Will the recent positive trend continue leading up to its next earnings release, or is Arista Networks due for a pullback? Before we dive into how investors and analysts have reacted as of late, let's take a quick look at the most recent earnings report in order to get a better handle on the important catalysts.
Arista Q4 Earnings Beat on Strong Revenue Growth
Arista reported solid fourth-quarter 2018 financial results, wherein both the bottom line and the top line surpassed the respective Zacks Consensus Estimate, and increased year over year.
On a GAAP basis, net income increased to $170.2 million or $2.10 per share from $103.8 million or $1.29 per share in the year-ago quarter driven by top-line growth. For full-year 2018, net income decreased to $327.9 million or $4.06 per share from $422.5 million or $5.35 per share in 2017 due to higher operating expenses, which is largely attributable to legal settlement.
Quarterly non-GAAP net income came in at $182.2 million or $2.25 per share compared with $137.3 million or $1.71 per share in the year-ago quarter. The bottom line beat the consensus estimate by 21 cents.
Quarterly total revenues increased 27.3% year over year to $595.7 million and was above the company’s guidance of $582-$594 million, driven by healthy overall demand with strength across the business, particularly in the cloud titans vertical. The top line surpassed the Zacks Consensus Estimate of $589 million. Product revenues improved to $503.2 million from $407.2 million while Service revenues rose to $92.5 million from $60.7 million. For full-year 2018, revenues increased 30.7% year over year to $2,151.4 million.
Other Quarterly Details
Non-GAAP gross profit was $382.1 million compared with $308.3 million in the prior-year quarter. Non-GAAP gross margin was 64.1%, down from 65.9% and was just above the mid-point of management’s guidance of 63-65%. This was reflective of healthy mix of cloud titan revenues as expected and some incremental costs related to the previously announced trade tariff.
Total operating expenses were $181.4 million compared with $167.8 million in the year-ago quarter. Operating income came in at $193.6 million compared with $139.4 million a year ago. Non-GAAP operating margin improved to 37.3% from 36.1% in the prior-year quarter.
Cash Flow and Liquidity
For full-year 2018, Arista generated $503.1 million of cash from operating activities compared with $631.6 million in 2017. As of Dec 31, 2018, the cloud networking company had $650 million of cash and cash equivalents with $228.6 million of non-current deferred revenue balance compared with the respective tallies of $859.2 million and $187.6 million a year ago.
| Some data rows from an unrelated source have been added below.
==> src/rtl/barrel_pkg.sv <==
// rtl/barrel_pkg.sv - shared constants, tid type and helpers for the barrel thread scheduler
package barrel_pkg;

  localparam int DEFAULT_NUM_THREADS = 8;
  localparam int DEFAULT_PC_STEP     = 4;

  // Width of a thread id; a single-thread build still needs one bit.
  function automatic int tid_width(input int num_threads);
    return (num_threads > 1) ? $clog2(num_threads) : 1;
  endfunction

  // Guards against ids that name a thread slot that does not exist.
  function automatic logic tid_in_range(input int unsigned tid, input int unsigned num_threads);
    return tid < num_threads;
  endfunction

  typedef logic [tid_width(DEFAULT_NUM_THREADS)-1:0] tid_t;

endpackage

==> src/rtl/rr_pick.sv <==
// rtl/rr_pick.sv - rotating priority picker: first set mask bit after ptr, with wrap
module rr_pick
  import barrel_pkg::*;
#(
  parameter int N  = DEFAULT_NUM_THREADS,
  parameter int TW = tid_width(N)
) (
  input  logic [N-1:0]  mask,
  input  logic [TW-1:0] ptr,
  output logic          found,
  output logic [TW-1:0] idx
);

  logic [TW-1:0] probe;

  // Walk from the farthest slot back toward ptr+1 so the nearest ready slot is the last one kept.
  always_comb begin
    found = 1'b0;
    idx   = '0;
    probe = '0;
    for (int i = N; i >= 1; i--) begin
      probe = ptr + TW'(i);
      if (mask[probe]) begin
        found = 1'b1;
        idx   = probe;
      end
    end
  end

endmodule

==> src/rtl/barrel_thread_sched.sv <==
// rtl/barrel_thread_sched.sv - barrel thread scheduler and PC file; BARREL_PERF_CNT_EN adds perf counters
module barrel_thread_sched
  import barrel_pkg::*;
#(
  parameter int                     NUM_THREADS   = DEFAULT_NUM_THREADS,
  parameter int                     ADDRESS_WIDTH = 32,
  parameter logic [ADDRESS_WIDTH-1:0] RESET_PC    = '0,
  parameter int                     PC_STEP       = DEFAULT_PC_STEP,
  parameter bit                     STRICT_BARREL = 1'b1,
  localparam int                    TW            = tid_width(NUM_THREADS)
) (
  input  logic                     clk,
  input  logic                     rst,
  input  logic [NUM_THREADS-1:0]   en_mask,
  input  logic                     block_set_valid,
  input  logic [TW-1:0]            block_set_tid,
  input  logic                     block_clr_valid,
  input  logic [TW-1:0]            block_clr_tid,
  input  logic                     redir_valid,
  input  logic [TW-1:0]            redir_tid,
  input  logic [ADDRESS_WIDTH-1:0] redir_pc,
  input  logic                     halt_valid,
  input  logic [TW-1:0]            halt_tid,
  output logic                     issue_valid,
  output logic [TW-1:0]            issue_tid,
  output logic [ADDRESS_WIDTH-1:0] issue_pc,
`ifdef BARREL_PERF_CNT_EN
  input  logic [TW-1:0]            perf_sel,
  output logic [31:0]              perf_cnt,
`endif
  output logic                     all_halted
);

  logic [ADDRESS_WIDTH-1:0] pc [NUM_THREADS];
  logic [NUM_THREADS-1:0]   halted, blocked, ready, halted_next, blocked_next;
  logic [TW-1:0]            ptr, ptr_next, cand, rr_idx;
  logic                     go, rr_found, redir_ok;

  assign ready    = en_mask & ~halted & ~blocked;
  assign redir_ok = redir_valid && tid_in_range(32'(redir_tid), NUM_THREADS);

  rr_pick #(.N(NUM_THREADS), .TW(TW)) u_pick (
    .mask  (ready),
    .ptr   (ptr),
    .found (rr_found),
    .idx   (rr_idx)
  );

  // Strict mode walks every slot and bubbles; skip mode jumps to the next ready thread and holds ptr when idle.
  always_comb begin
    cand     = ptr + TW'(1);
    go       = ready[cand];
    ptr_next = cand;
    if (!STRICT_BARREL) begin
      cand     = rr_found ? rr_idx : ptr;
      go       = rr_found;
      ptr_next = cand;
    end
  end

  // Block/halt mask updates; clear is applied last so it beats a same-edge set.
  always_comb begin
    blocked_next = blocked;
    halted_next  = halted;
    if (block_set_valid && tid_in_range(32'(block_set_tid), NUM_THREADS))
      blocked_next[block_set_tid] = 1'b1;
    if (block_clr_valid && tid_in_range(32'(block_clr_tid), NUM_THREADS))
      blocked_next[block_clr_tid] = 1'b0;
    if (halt_valid && tid_in_range(32'(halt_tid), NUM_THREADS))
      halted_next[halt_tid] = 1'b1;
  end

  // PC file: a redirect overrides the post-issue increment of the same thread.
  always_ff @(posedge clk) begin
    for (int t = 0; t < NUM_THREADS; t++) begin
      if (rst)
        pc[t] <= RESET_PC;
      else if (redir_ok && redir_tid == TW'(t))
        pc[t] <= redir_pc;
      else if (go && cand == TW'(t))
        pc[t] <= pc[t] + ADDRESS_WIDTH'(PC_STEP);
    end
  end

  // Scheduler state and registered issue slot.
  always_ff @(posedge clk) begin
    if (rst) begin
      halted      <= '0;
      blocked     <= '0;
      ptr         <= TW'(NUM_THREADS - 1);
      issue_valid <= 1'b0;
      issue_tid   <= '0;
      issue_pc    <= '0;
      all_halted  <= 1'b0;
    end else begin
      halted      <= halted_next;
      blocked     <= blocked_next;
      ptr         <= ptr_next;
      issue_valid <= go;
      issue_tid   <= cand;
      issue_pc    <= pc[cand];
      all_halted  <= &(halted_next | ~en_mask);
    end
  end

`ifdef BARREL_PERF_CNT_EN
  logic [31:0] issue_cnt [NUM_THREADS];
  logic [31:0] idle_cnt;

  // Saturating per-thread issue counts, idle-slot count and registered readout of the selected thread.
  always_ff @(posedge clk) begin
    if (rst) begin
      for (int t = 0; t < NUM_THREADS; t++) issue_cnt[t] <= '0;
      idle_cnt <= '0;
      perf_cnt <= '0;
    end else begin
      for (int t = 0; t < NUM_THREADS; t++)
        if (go && cand == TW'(t) && issue_cnt[t] != '1)
          issue_cnt[t] <= issue_cnt[t] + 32'd1;
      if (!go && idle_cnt != '1)
        idle_cnt <= idle_cnt + 32'd1;
      perf_cnt <= issue_cnt[perf_sel];
    end
  end
`endif

endmodule

==> config.mk <==
export PLATFORM = sky130hd
export DESIGN_NAME = barrel_thread_sched
export DESIGN_NICKNAME = d
export VERILOG_FILES = /design/src/rtl/barrel_pkg.sv /design/src/rtl/rr_pick.sv /design/src/rtl/barrel_thread_sched.sv
export SDC_FILE = /design/constraint.sdc
export NUM_CORES = 1
export LEC_CHECK = 0
export CORE_ASPECT_RATIO = 0.75
export CORE_MARGIN = 2
export CORE_UTILIZATION = 55
export DETAILED_ROUTE_END_ITERATION = 6
export PLACE_DENSITY = 0.78
export SLEW_MARGIN = 40
export SYNTH_ARGS = -nofsm -noshare
export SYNTH_HDL_FRONTEND = slang
export SYNTH_SLANG_ARGS = --single-unit
==> constraint.sdc <==
create_clock -name clk -period 3.3 [get_ports clk]
set_input_delay 0.66 -clock clk [delete_from_list [all_inputs] [get_ports clk]]
set_output_delay 0.66 -clock clk [all_outputs]
set_load 0.005 [all_outputs]
Word level (Yosys, flattened, before mapping)
Memory sizes are Yosys's and may differ from the RTL's. A register that Yosys moved wholly into a read port is not among the register bits.
Cells that the tools add are included.
{"block": "op_classes", "eq_ne": 14, "reduce_logical": 22, "multipliers": 0, "shifts": 0, "bitwise_logic": 26, "n_lt_le_gt_ge": 7, "n_addsub": 9, "n_div": 0, "mux": 85}
{"operator": "2-to-1 mux 32 bit", "count": 16}
{"operator": "adder 32 x 3 -> 32 bit, second input constant", "count": 8}
{"operator": "2-to-1 mux 1 bit", "count": 62}
{"operator": "NOT 8 bit", "count": 4}
{"operator": "AND 8 bit", "count": 3}
{"operator": "== test 3 bit, second input constant", "count": 8}
{"operator": "2-to-1 mux 8 bit", "count": 3}
{"operator": "bitwise OR 8 bit", "count": 3}
{"operator": "logical AND 1 bit", "count": 19}
{"operator": "less-than comparator 3 x 4 -> 1 bit, second input constant", "count": 4}
{"operator": "bitwise OR 1 bit", "count": 16}
{"operator": "== test 3 x 2 -> 1 bit, second input constant", "count": 4}
{"operator": "demux 1 bit (select 3 bit)", "count": 3}
{"operator": ">= comparator 3 x 1 -> 1 bit, second input constant", "count": 3}
{"operator": "AND reduction 8 bit", "count": 1}
{"operator": "== test 3 x 1 -> 1 bit, second input constant", "count": 2}
{"operator": "zero test 3 bit", "count": 2}
{"operator": "adder 3 x 1 -> 3 bit, second input constant", "count": 1}
{"operator": "binary-select mux 1 bit (select 3 bit)", "count": 1}
{"block": "totals", "out_inout_bits": 37, "ram_bits": 256, "inputBits": 58, "mem_bits_ro": 0, "latchBits": 0, "ff_bits": 24, "n_memories": 1}
{"name": "pc", "words": 8, "word_bits": 32, "read_ports": 9, "rd_clocked_by_memory_dff": 1, "wr": 8, "line_no": "barrel_thread_sched.sv:34", "rtl": "logic [ADDRESS_WIDTH-1:0] pc [NUM_THREADS];"}

Longest topological paths before layout
{"block": "logic_depth", "word_depth": 11, "depth_mapped": 10, "depth_no_buf": 7}

Worst setup path before layout
OpenSTA, ideal clock, no wires.
{"block": "synth_timing", "path_type": "register to register", "start": "register ptr[0]", "end": "memory pc[5][10], enable pin", "setup_time_ps": 465, "t_arrival_ps": 2491, "stages_incl_launch_ff": 10, "period_less_slack_ps": 2956, "slack_ps": 344, "required_ps": 2835, "path_cell_list": "dfxtp_1 > buf_2 > inv_1 > ha_1 > buf_2 > mux4_2 > and2_4 > nand3_1 > buf_2 > nand2_1"}
{"element": "start, declared", "line_no": "barrel_thread_sched.sv:36", "rtl": "logic [TW-1:0] ptr, ptr_next, cand, rr_idx;"}
{"element": "start signal, assigned", "line_no": "barrel_thread_sched.sv:90", "rtl": "ptr <= TW'(NUM_THREADS - 1);"}
{"element": "start signal, assigned", "line_no": "barrel_thread_sched.sv:98", "rtl": "ptr <= ptr_next;"}
{"element": "end, declared", "line_no": "barrel_thread_sched.sv:34"}

==> flow_summary_export.csv <==
group,metric,value,unit
status,status,"completed",
placement,io_buffer_count,94,
sta,setup_tns,0,ps
cts,ctsResizeCount,0,
flow_run,drv_cap,0,
grt,grt_pass1_wl,87700,µm
sta,max_freq,0.349,GHz
power,p_sw,2.96,mW
critical_path,crit_path_end,"pc[2][30]$_DFFE_PP_",
sta,tightest_slew,837,ps
floorplanning,die_h,163,µm
yosys,synth_edf_count,256,
power,power_density,499,mW/mm²
placement,place_hpwl,40500,µm
critical_path,cp_max_fo,35,
power,p_comb_share,15.8,%
route,dr.pass1.iters,6,
route,drc_errors,0,
yosys,synthDistinctLibCells,49,
route,wl_per_cell,23.9,µm
yosys,seq_area_frac_synth,47.4,%
yosys,netlist_area,0.0186,mm²
route,viasPerCell,6.51,
final_layout,area_growth,14.2,%
cts,postCtsSetupBuffers,0,
power,leakagePower,6.81,nW
cts,clk_pin_slew,60,ps
sta,fin_crit,2860,ps
power,pwr-share-clk,36.7,%
critical_path,crit_chain,"inv_1 > ha_4 > buf_4 > a311oi_1 > nor3_4 > nand3_1 > buf_4 > o21ai_0",
grt,overflow,0,
yosys,synthCells,1887,
route,drtAntennaViolNets,0,
critical_path,crit_slowest_cell,"buf_4",
critical_path,crit_cells,8,
critical_path,crit_type,"reg -> reg",
critical_path,reg2reg_from,"ptr[1]$_SDFF_PP1_",
sta,period_share,86.8,%
yosys,async_flop_share,0,%
sta,grt_setup_unrepaired,"no",
critical_path,r2r_end,"pc[2][30]$_DFFE_PP_",
critical_path,crit_top_cell,"buf_4",
critical_path,start_kind,"flip-flop",
final_layout,layout.nets,2007,
cts,clock_path_buffers,3,
floorplanning,die_w,216,µm
floorplanning,ios,95,
grt,grt_use_total,32.7,%
grt,grt_pass1_vias,14600,
critical_path,arrival,3200,ps
sta,relSlewSlack,44.0,%
yosys,ys_warn_count,0,
route,drt_iter0_markers,2238,
critical_path,crit_family,"buffers and inverters",
critical_path,r2r_setup_slack,440,ps
critical_path,cp-startpoint,"ptr[1]$_SDFF_PP1_",
power,seqPwrFrac,47.5,%
cts,cts_tree,"done",
power,vdd.ir_drop.worst,0.360,mV
final_layout,final_core_util,63.6,%
cts,clock-sinks,312,
hold_path,min_path_cells,2,
floorplanning,rows,58,
floorplanning,core_area,0.0334,mm²
route,vias,15700,
sta,slew_violations,0,
critical_path,cp.required,3640,ps
cts,htreeDepth,2,
cts,numCtsBuffers,34,
yosys,synth_area_per_cell,9.86,µm²
power,internal_power,7.64,mW
critical_path,worst-path-buf-inv,3,
grt,grt_max_degree,55,
cts,cts_root_buf,"clkbuf_16",
critical_path,slowest_delay,460,ps
final_layout,n_fill_cell,2697,
final_layout,antenna_cells,0,
sta,report.final.setup_viol,0,
placement,place_congestion,0.940,
final_layout,layout-drive-gt1-share,10.1,%
grt,antenna_found_initial,0,
critical_path,crit_path_end_kind,"flip-flop",
yosys,synth.net_count,1958,
cts,cts_hold_buf,0,
power,swShare,27.9,%
route,drt_wl_total,57600,µm
floorplanning,die_area,0.0353,mm²
cts,clock_latency,540,ps
hold_path,hp-class,"in -> reg",
critical_path,reg2reg_depth,8,
sta,fin_worst_skew,28.9,ps
yosys,synth_ff_type,"edfxtp_1",
yosys,synth-seq-cells,312,
sta,hold_violations,0,
floorplanning,start_util,55.7,%
## registers in the layout (all words and copies together) (netlist names)
signal and count:
issue_valid 1, halted 8, all_halted 1, issue_pc 32, issue_tid 3, blocked 8
ptr 3, pc 256
## cell families after synthesis
kind of cell	count (synthesis)	share of synthesized area (%)
compound gates	311	8.78
xor+xnor	226	10.7
fa+ha+maj	13	0.875
buf+inv	157	3.31
flops	312	47.4
mux	65	7.87
simple gates	803	21.1
## worst register-to-register path: cells and delay by family, from the launching register on
kind            cells  cell delay, ps
buf+inv             3             840
simple gates        2             600
flops               1             400
fa+ha+maj           1             330
compound gates      2             500
## worst min-delay path by stage
| stage | start | end | slack, ps |
|---|---|---|---|
| after floorplan | halted[3]$_SDFF_PP0_ | halted[3]$_SDFF_PP0_ | 450 |
| after global placement | halted[1]$_SDFF_PP0_ | halted[1]$_SDFF_PP0_ | 470 |
| after detailed placement | halted[3]$_SDFF_PP0_ | halted[3]$_SDFF_PP0_ | 490 |
| after CTS | rst | issue_pc[18]$_SDFF_PP0_ | 460 |
| after global routing | rst | issue_pc[18]$_SDFF_PP0_ | 480 |
| final | rst | issue_pc[18]$_SDFF_PP0_ | 490 |
## power groups by stage
stage,Combinational [mW],Sequential [mW],Clock (mW)
after floorplan,0.962,4.96,0
after global placement,1.61,5.07,0
after detailed placement,1.64,5.09,0
after CTS,1.66,5.01,3.91
after global routing,1.78,5.06,4.05
final,1.68,5.03,3.89
## cell type report
cell class                      count  area, µm²  share of cell area (%)
Multi-Input combinational cell   1418       9260                    43.6
Sequential cell                   312       8810                    41.5
Clock inverter                     13        100                   0.471
Clock buffer                       48       1030                    4.84
Inverter                           35        131                   0.619
Tap cell                          450        563                    2.65
Timing Repair Buffer              135       1340                    6.33
## cells in the final DEF, fill, tap and decap left out, types with 3 or more instances in the layout
| master | n |
|---|---|
| a211oi_1 | 4 |
| a21oi_1 | 42 |
| a311oi_1 | 6 |
| a31oi_1 | 12 |
| a41oi_1 | 3 |
| and2_1 | 26 |
| and3_1 | 23 |
| and4_1 | 31 |
| buf_12 | 8 |
| buf_4 | 33 |
| clkbuf_1 | 5 |
| clkbuf_16 | 37 |
| clkbuf_8 | 6 |
| clkdlybuf4s50_1 | 93 |
| clkinv_2 | 8 |
| dfxtp_1 | 55 |
| edfxtp_1 | 256 |
| ha_1 | 12 |
| inv_1 | 35 |
| mux4_2 | 65 |
| nand2_1 | 381 |
| nand2b_1 | 6 |
| nand3_1 | 105 |
| nand4_1 | 64 |
| nand4_2 | 5 |
| nor2_1 | 63 |
| nor2_2 | 7 |
| nor2b_1 | 14 |
| nor3_1 | 29 |
| nor3_2 | 5 |
| nor3b_1 | 5 |
| nor4_1 | 17 |
| nor4_2 | 6 |
| o21ai_0 | 226 |
| o21ai_1 | 13 |
| xnor2_1 | 100 |
| xor2_1 | 124 |
## Yosys cell counts, types with 2 or more instances
library cell / number / area share (%)
or3_1: 2 / 0.067
nor4_1: 18 / 0.61
clkbuf_1: 71 / 1.4
a311oi_1: 6 / 0.28
nand4_2: 5 / 0.34
buf_1: 30 / 0.61
nor3_1: 32 / 0.86
a41oi_1: 3 / 0.14
a21oi_1: 42 / 1.1
nor4_2: 5 / 0.34
and2_1: 26 / 0.87
a211oi_1: 4 / 0.16
nand2_1: 381 / 7.7
nor4b_1: 2 / 0.094
buf_2: 20 / 0.54
or4_4: 2 / 0.12
nor2_1: 70 / 1.4
a31oi_1: 12 / 0.40
a22oi_1: 2 / 0.081
nand2b_1: 6 / 0.20
and4_1: 31 / 1.5
or2_2: 2 / 0.067
edfxtp_1: 256 / 41
nor3b_1: 5 / 0.20
nor2b_1: 14 / 0.47
nor3_2: 2 / 0.11
xor2_1: 124 / 5.8
mux4_2: 65 / 7.9
and3_1: 23 / 0.77
xnor2_1: 101 / 4.8
nand4_1: 64 / 2.2
inv_1: 35 / 0.71
ha_1: 13 / 0.87
dfxtp_1: 56 / 6.0
o21ai_1: 13 / 0.35
nand4b_1: 2 / 0.094
nand3_1: 105 / 2.8
o21ai_0: 226 / 6.1
## routing by layer
layer  track usage [%]  wire [µm]  part of all wire [%]
met1              46.3      22700                    39
met2              50.8      25700                    45
met3              5.36       6770                    12
met4              12.5       2390                   4.2
met5                 0          0                     0
## metrics by stage
step	hold slack [ps]	worst slack (ps)	power, mW	cells	instance area (µm²)
after floorplan	449	344	5.92	1887	18600
after global placement	472	481	6.68	2350	20100
after detailed placement	488	417	6.73	2350	20100
after CTS	458	479	10.6	2411	21200
after global routing	477	287	10.9	2411	21200
final	490	436	10.6	2411	21200
Power figures use the tool's default switching activity.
Arista is well positioned with its key cloud customers and is focused on expanding presence across all the verticals. For first-quarter 2019, the company projects revenues in the range of $588-$598 million. The company anticipates non-GAAP gross margin of 63-65% and non-GAAP operating margin of approximately 35%.
While driving the cloud area networking, Arista boasts the number one market position in 100-gigabit Ethernet switching share in port for the high-speed datacenter segment. The company has successfully integrated two M&A transactions, Mojo Networks for Cognitive Wi-Fi in the campus and Metamako for ultra-low latency networking, which remain additional tailwinds for business growth. Moreover, it is earning a strategic role with customers deploying transformative cloud networking. Arista aims to sustain profitable revenue growth and healthy cash generation in 2019 and beyond on the back of industry-leading product offerings.
How Have Estimates Been Moving Since Then?
Fresh estimates followed an upward path over the past two months. The consensus estimate has shifted 6.19% due to these changes.
At this time, Arista Networks has a nice Growth Score of B, though it is lagging a lot on the Momentum Score front with a D. Following the exact same course, the stock was allocated a grade of D on the value side, putting it in the bottom 40% for this investment strategy.
Overall, the stock has an aggregate VGM Score of C. If you aren't focused on one strategy, this score is the one you should be interested in.
Arista Networks has a Zacks Rank #1 (Strong Buy). We expect an above average return from the stock in the next few months.